Just read another one (guy shot 33 times while crawling away) and couldn't bring myself to watch a video ...if there was one.
I think you need to add in the necessary details. It just happened in LA. The guy was walking around the city with a gun, pointing it at people, shooting indiscriminately. There were a dozen 911 calls from people asking for help. The cops arrived and the guy ignored commands to drop his gun. He turned towards the cop with his gun aiming at them...[ there is video]....he was shot and he fell to the ground and began crawling away, WITH GUN STILL IN HAND AND POINTING, there are pictures of that, which were shown on the news, of him still pointing the weapon....so cops continued to fire.
Hey guess what, a grown man cannot walk down the street shooting a gun, randomly pointing it at others, and cannot refuse to drop it when asked to do so.....
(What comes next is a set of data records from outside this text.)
--- src/sv/mips_register_alu_execute_core_macros.svh ---
// Assertion helpers shared by the execute core and its register file.
`ifndef MIPS_REGISTER_ALU_EXECUTE_CORE_MACROS_SVH
`define MIPS_REGISTER_ALU_EXECUTE_CORE_MACROS_SVH

// Same-cycle implication.
`define MRAE_ASSERT_NOW(label, clk, rst, ante, cons, msg) \
   label: assert property (@(posedge clk) disable iff (rst) (ante) |-> (cons)) else $error(msg);

// Next-cycle implication.
`define MRAE_ASSERT_NEXT(label, clk, rst, ante, cons, msg) \
   label: assert property (@(posedge clk) disable iff (rst) (ante) |=> (cons)) else $error(msg);

`endif

--- src/sv/mrae_pkg.sv ---
`default_nettype none

package mrae_pkg;

   localparam int unsigned DATA_W     = 32;
   localparam int unsigned REG_COUNT  = 32;
   localparam int unsigned REG_ADDR_W = $clog2(REG_COUNT);
   localparam int unsigned IMM_W      = 16;
   localparam int unsigned IMM_SHIFT  = 16;

   typedef enum logic [3:0] {
      OP_ADD  = 4'd0,
      OP_SUB  = 4'd1,
      OP_MULT = 4'd2,
      OP_AND  = 4'd3,
      OP_OR   = 4'd4,
      OP_SLL  = 4'd5,
      OP_SLT  = 4'd6,
      OP_ADDI = 4'd7,
      OP_SLTI = 4'd8,
      OP_LUI  = 4'd9,
      OP_LI   = 4'd10
   } mrae_op_type;

   typedef struct packed {
      logic [3:0]              operation;
      logic [REG_ADDR_W-1:0]   dest_reg;
      logic [REG_ADDR_W-1:0]   src_a_reg;
      logic [REG_ADDR_W-1:0]   src_b_reg;
      logic [4:0]              shift_amount;
      logic signed [IMM_W-1:0] immediate;
      logic signed [DATA_W-1:0] constant_value;
   } mrae_req_type;

   typedef struct packed {
      logic [REG_ADDR_W-1:0]    written_reg;
      logic signed [DATA_W-1:0] written_value;
      logic                     write_done;
   } mrae_rsp_type;

   // Register file write port.
   typedef struct packed {
      logic                  en;
      logic [REG_ADDR_W-1:0] addr;
      logic [DATA_W-1:0]     data;
   } mrae_wr_type;

endpackage

`default_nettype wire

--- src/sv/mips_register_alu_execute_core.sv ---
`default_nettype none
`include "mips_register_alu_execute_core_macros.svh"

// Execute stage of a small MIPS-style core with a 32 x 32-bit register file.
// Request channel (req_valid / req_stall / req_payload): one decoded
// instruction per request; it is taken on an edge with req_valid high and
// req_stall low. Response channel (rsp_valid / rsp_stall / rsp_payload):
// one response per request, in order, giving the destination register, the
// computed value and whether the register file was updated.
// Throughput: one request per cycle when no stall holds the pipeline; the
// source operands are read from the register file at the accept edge and
// the ALU sits between that read and the response register.
// A result written on the same edge as a later request's read is bypassed,
// so back-to-back dependent instructions see the new value.
// Register 0 is never written; an unused opcode writes nothing and returns 0.
// Reset clears the pipeline valids and marks every register as zero at once
// (valid bits, no clearing pass), so requests are taken the cycle after.
// Stall: when rsp_stall holds a full response register the execute stage
// stops and req_stall rises; nothing is dropped or repeated.
module mips_register_alu_execute_core
   import mrae_pkg::*;
(
   input  wire logic         clock,
   input  wire logic         reset,
   input  wire logic         req_valid,
   output logic              req_stall,
   input  wire mrae_req_type req_payload,
   output logic              rsp_valid,
   input  wire logic         rsp_stall,
   output mrae_rsp_type      rsp_payload
);

   // Handshake
   logic req_accept;
   logic s1_advance;

   // Execute stage register
   logic         s1_valid_ff, s1_valid_in;
   mrae_req_type s1_req_ff, s1_req_in;

   // Response register
   logic         rsp_valid_ff, rsp_valid_in;
   mrae_rsp_type rsp_ff, rsp_in;

   // Operands and ALU
   logic [DATA_W-1:0] opnd_a, opnd_b;
   logic [DATA_W-1:0] imm_ext;
   logic [DATA_W-1:0] alu_res;
   logic              op_ok;
   mrae_wr_type       rf_wr;
   mrae_rsp_type      result;

   assign s1_advance = s1_valid_ff && (!rsp_valid_ff || !rsp_stall);
   assign req_stall  = s1_valid_ff && !s1_advance;
   assign req_accept = req_valid && !req_stall;

   // Operands are read at the accept edge.
   mrae_regfile u_regfile (
      .clock     (clock),
      .reset     (reset),
      .rd_en     (req_accept),
      .rd_a_addr (req_payload.src_a_reg),
      .rd_b_addr (req_payload.src_b_reg),
      .wr        (rf_wr),
      .rd_a_data (opnd_a),
      .rd_b_data (opnd_b)
   );

   assign imm_ext = {{(DATA_W-IMM_W){s1_req_ff.immediate[IMM_W-1]}}, s1_req_ff.immediate};

   always_comb begin
      alu_res = '0;
      op_ok   = 1'b1;
      case (mrae_op_type'(s1_req_ff.operation))
         OP_ADD:  alu_res = opnd_a + opnd_b;
         OP_SUB:  alu_res = opnd_a - opnd_b;
         OP_MULT: alu_res = opnd_a * opnd_b;             // low word only
         OP_AND:  alu_res = opnd_a & opnd_b;
         OP_OR:   alu_res = opnd_a | opnd_b;
         OP_SLL:  alu_res = opnd_b << s1_req_ff.shift_amount;
         OP_SLT:  alu_res = {{(DATA_W-1){1'b0}}, ($signed(opnd_a) < $signed(opnd_b))};
         OP_ADDI: alu_res = opnd_a + imm_ext;
         OP_SLTI: alu_res = {{(DATA_W-1){1'b0}}, ($signed(opnd_a) < $signed(imm_ext))};
         OP_LUI:  alu_res = DATA_W'($unsigned(s1_req_ff.immediate)) << IMM_SHIFT;
         OP_LI:   alu_res = s1_req_ff.constant_value;
         default: op_ok   = 1'b0;                        // unused opcode
      endcase
   end

   always_comb begin
      rf_wr.en   = s1_advance && op_ok && (s1_req_ff.dest_reg != '0);
      rf_wr.addr = s1_req_ff.dest_reg;
      rf_wr.data = alu_res;

      result.written_reg   = s1_req_ff.dest_reg;
      result.written_value = alu_res;
      result.write_done    = op_ok && (s1_req_ff.dest_reg != '0);
   end

   always_comb begin
      s1_valid_in  = req_accept || (s1_valid_ff && !s1_advance);
      s1_req_in    = req_accept ? req_payload : s1_req_ff;
      rsp_valid_in = s1_advance || (rsp_valid_ff && rsp_stall);
      rsp_in       = s1_advance ? result : rsp_ff;
   end

   always_ff @(posedge clock) begin
      if (reset) begin
         s1_valid_ff  <= 1'b0;
         rsp_valid_ff <= 1'b0;
      end else begin
         s1_valid_ff  <= s1_valid_in;
         rsp_valid_ff <= rsp_valid_in;
      end
      s1_req_ff <= s1_req_in;
      rsp_ff    <= rsp_in;
   end

   assign rsp_valid   = rsp_valid_ff;
   assign rsp_payload = rsp_ff;

   `MRAE_ASSERT_NOW(a_done_not_r0, clock, reset, rsp_valid_ff && rsp_ff.write_done, rsp_ff.written_reg != '0, "r0 reported written")
   `MRAE_ASSERT_NOW(a_stall_needs_work, clock, reset, req_stall, s1_valid_ff && rsp_valid_ff && rsp_stall, "spurious request stall")
   `MRAE_ASSERT_NEXT(a_advance_fills_rsp, clock, reset, s1_advance, rsp_valid_ff && (rsp_ff.written_reg == $past(s1_req_ff.dest_reg)), "response not loaded")

endmodule

`default_nettype wire

--- src/sv/mrae_regfile.sv ---
`default_nettype none
`include "mips_register_alu_execute_core_macros.svh"

// 32 x 32 register file: two registered read ports, one write port.
// Valid bits give the zero reset; a last-write register bypasses a write
// that lands on the same edge as the read.
module mrae_regfile
   import mrae_pkg::*;
(
   input  wire logic                  clock,
   input  wire logic                  reset,
   input  wire logic                  rd_en,
   input  wire logic [REG_ADDR_W-1:0] rd_a_addr,
   input  wire logic [REG_ADDR_W-1:0] rd_b_addr,
   input  wire mrae_wr_type           wr,
   output logic [DATA_W-1:0]          rd_a_data,
   output logic [DATA_W-1:0]          rd_b_data
);

   logic [DATA_W-1:0]     mem [REG_COUNT];
   logic [REG_COUNT-1:0]  valid_ff, valid_in;

   logic [DATA_W-1:0]     rd_a_ff, rd_b_ff;
   logic                  rd_a_vld_ff, rd_b_vld_ff;
   logic [REG_ADDR_W-1:0] rd_a_addr_ff, rd_b_addr_ff;

   logic                  fwd_vld_ff, fwd_vld_in;
   logic [REG_ADDR_W-1:0] fwd_reg_ff, fwd_reg_in;
   logic [DATA_W-1:0]     fwd_data_ff, fwd_data_in;

   always_ff @(posedge clock) begin
      if (wr.en) begin
         mem[wr.addr] <= wr.data;
      end
   end

   always_ff @(posedge clock) begin
      if (rd_en) begin
         rd_a_ff      <= mem[rd_a_addr];
         rd_b_ff      <= mem[rd_b_addr];
         rd_a_vld_ff  <= valid_ff[rd_a_addr];
         rd_b_vld_ff  <= valid_ff[rd_b_addr];
         rd_a_addr_ff <= rd_a_addr;
         rd_b_addr_ff <= rd_b_addr;
      end
   end

   always_comb begin
      valid_in    = valid_ff;
      fwd_vld_in  = fwd_vld_ff;
      fwd_reg_in  = fwd_reg_ff;
      fwd_data_in = fwd_data_ff;
      if (wr.en) begin
         valid_in[wr.addr] = 1'b1;
         fwd_vld_in        = 1'b1;
         fwd_reg_in        = wr.addr;
         fwd_data_in       = wr.data;
      end
   end

   always_ff @(posedge clock) begin
      if (reset) begin
         valid_ff   <= '0;
         fwd_vld_ff <= 1'b0;
      end else begin
         valid_ff   <= valid_in;
         fwd_vld_ff <= fwd_vld_in;
      end
      fwd_reg_ff  <= fwd_reg_in;
      fwd_data_ff <= fwd_data_in;
   end

   // Latest write wins; unwritten entries read as zero.
   always_comb begin
      if (fwd_vld_ff && (fwd_reg_ff == rd_a_addr_ff)) begin
         rd_a_data = fwd_data_ff;
      end else if (rd_a_vld_ff) begin
         rd_a_data = rd_a_ff;
      end else begin
         rd_a_data = '0;
      end
      if (fwd_vld_ff && (fwd_reg_ff == rd_b_addr_ff)) begin
         rd_b_data = fwd_data_ff;
      end else if (rd_b_vld_ff) begin
         rd_b_data = rd_b_ff;
      end else begin
         rd_b_data = '0;
      end
   end

   `MRAE_ASSERT_NOW(a_no_r0_write, clock, reset, wr.en, wr.addr != '0, "write to r0")
   `MRAE_ASSERT_NOW(a_r0_never_valid, clock, reset, 1'b1, !valid_ff[0], "r0 marked valid")
   `MRAE_ASSERT_NEXT(a_fwd_tracks_write, clock, reset, wr.en, fwd_vld_ff && (fwd_reg_ff == $past(wr.addr)) && (fwd_data_ff == $past(wr.data)), "bypass lost a write")

endmodule

`default_nettype wire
It is getting so ridiculous what people are defending. Mario stabbed someone and was running away with a bloody knife. This guy was shooting his gun randomly around people in the street, and pointed it at the cops, and people are marching and protesting his death. What do they want cops to do when someone points a gun at them?
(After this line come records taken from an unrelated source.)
`config.mk`:
```
export PLATFORM = sky130hd
export DESIGN_NAME = hti_plane_unit
export DESIGN_NICKNAME = d
export VERILOG_FILES = /design/src/hdl/hti_pkg.sv /design/src/hdl/hti_plane_unit.sv
export SDC_FILE = /design/constraint.sdc
export NUM_CORES = 2
export LEC_CHECK = 0
export BUFFER_PORTS_ARGS = -buffer_cell sky130_fd_sc_hd__buf_2
export CAP_MARGIN = 5
export CORE_MARGIN = 2
export CORE_UTILIZATION = 25
export DETAILED_ROUTE_END_ITERATION = 12
export GPL_ROUTABILITY_DRIVEN = 0
export HOLD_SLACK_MARGIN = 0.08
export SLEW_MARGIN = 20
export SYNTH_ARGS = -nofsm -noshare
export SYNTH_HDL_FRONTEND = slang
export SYNTH_SLANG_ARGS = --single-unit
```
`constraint.sdc`:
```
create_clock -name clk_i -period 7.75 [get_ports clk_i]
set_clock_uncertainty 0.2 [all_clocks]
set_input_delay 0.775 -clock clk_i [delete_from_list [all_inputs] [get_ports clk_i]]
set_output_delay 0.775 -clock clk_i [all_outputs]
set_load 0.005 [all_outputs]
```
http://news.yahoo.com/los-angeles-sheriffs-deputies-fatally-shoot-armed-man-085235952.html
LOS ANGELES (AP) — A black man who was fatally shot by Los Angeles County Sheriff's deputies kept holding a gun as he lay dying on the ground, authorities said Sunday in response to questions about why they continued to fire on the man after he fell to the pavement.
A close-up from security footage showed 28-year-old Nicholas Robertson stretched out on the ground with a gun in his hand. He died at the scene Saturday morning in the south Los Angeles suburb of Lynwood.
Two deputies fired 33 bullets at the man after he refused to drop the gun and walked across a busy street to a filling station where a family was pumping gas, homicide Capt. Steven Katz said.
"When he collapsed, his arms were underneath him, and the gun was still in his hand. There was never a time when the weapon was not in his possession," Katz said.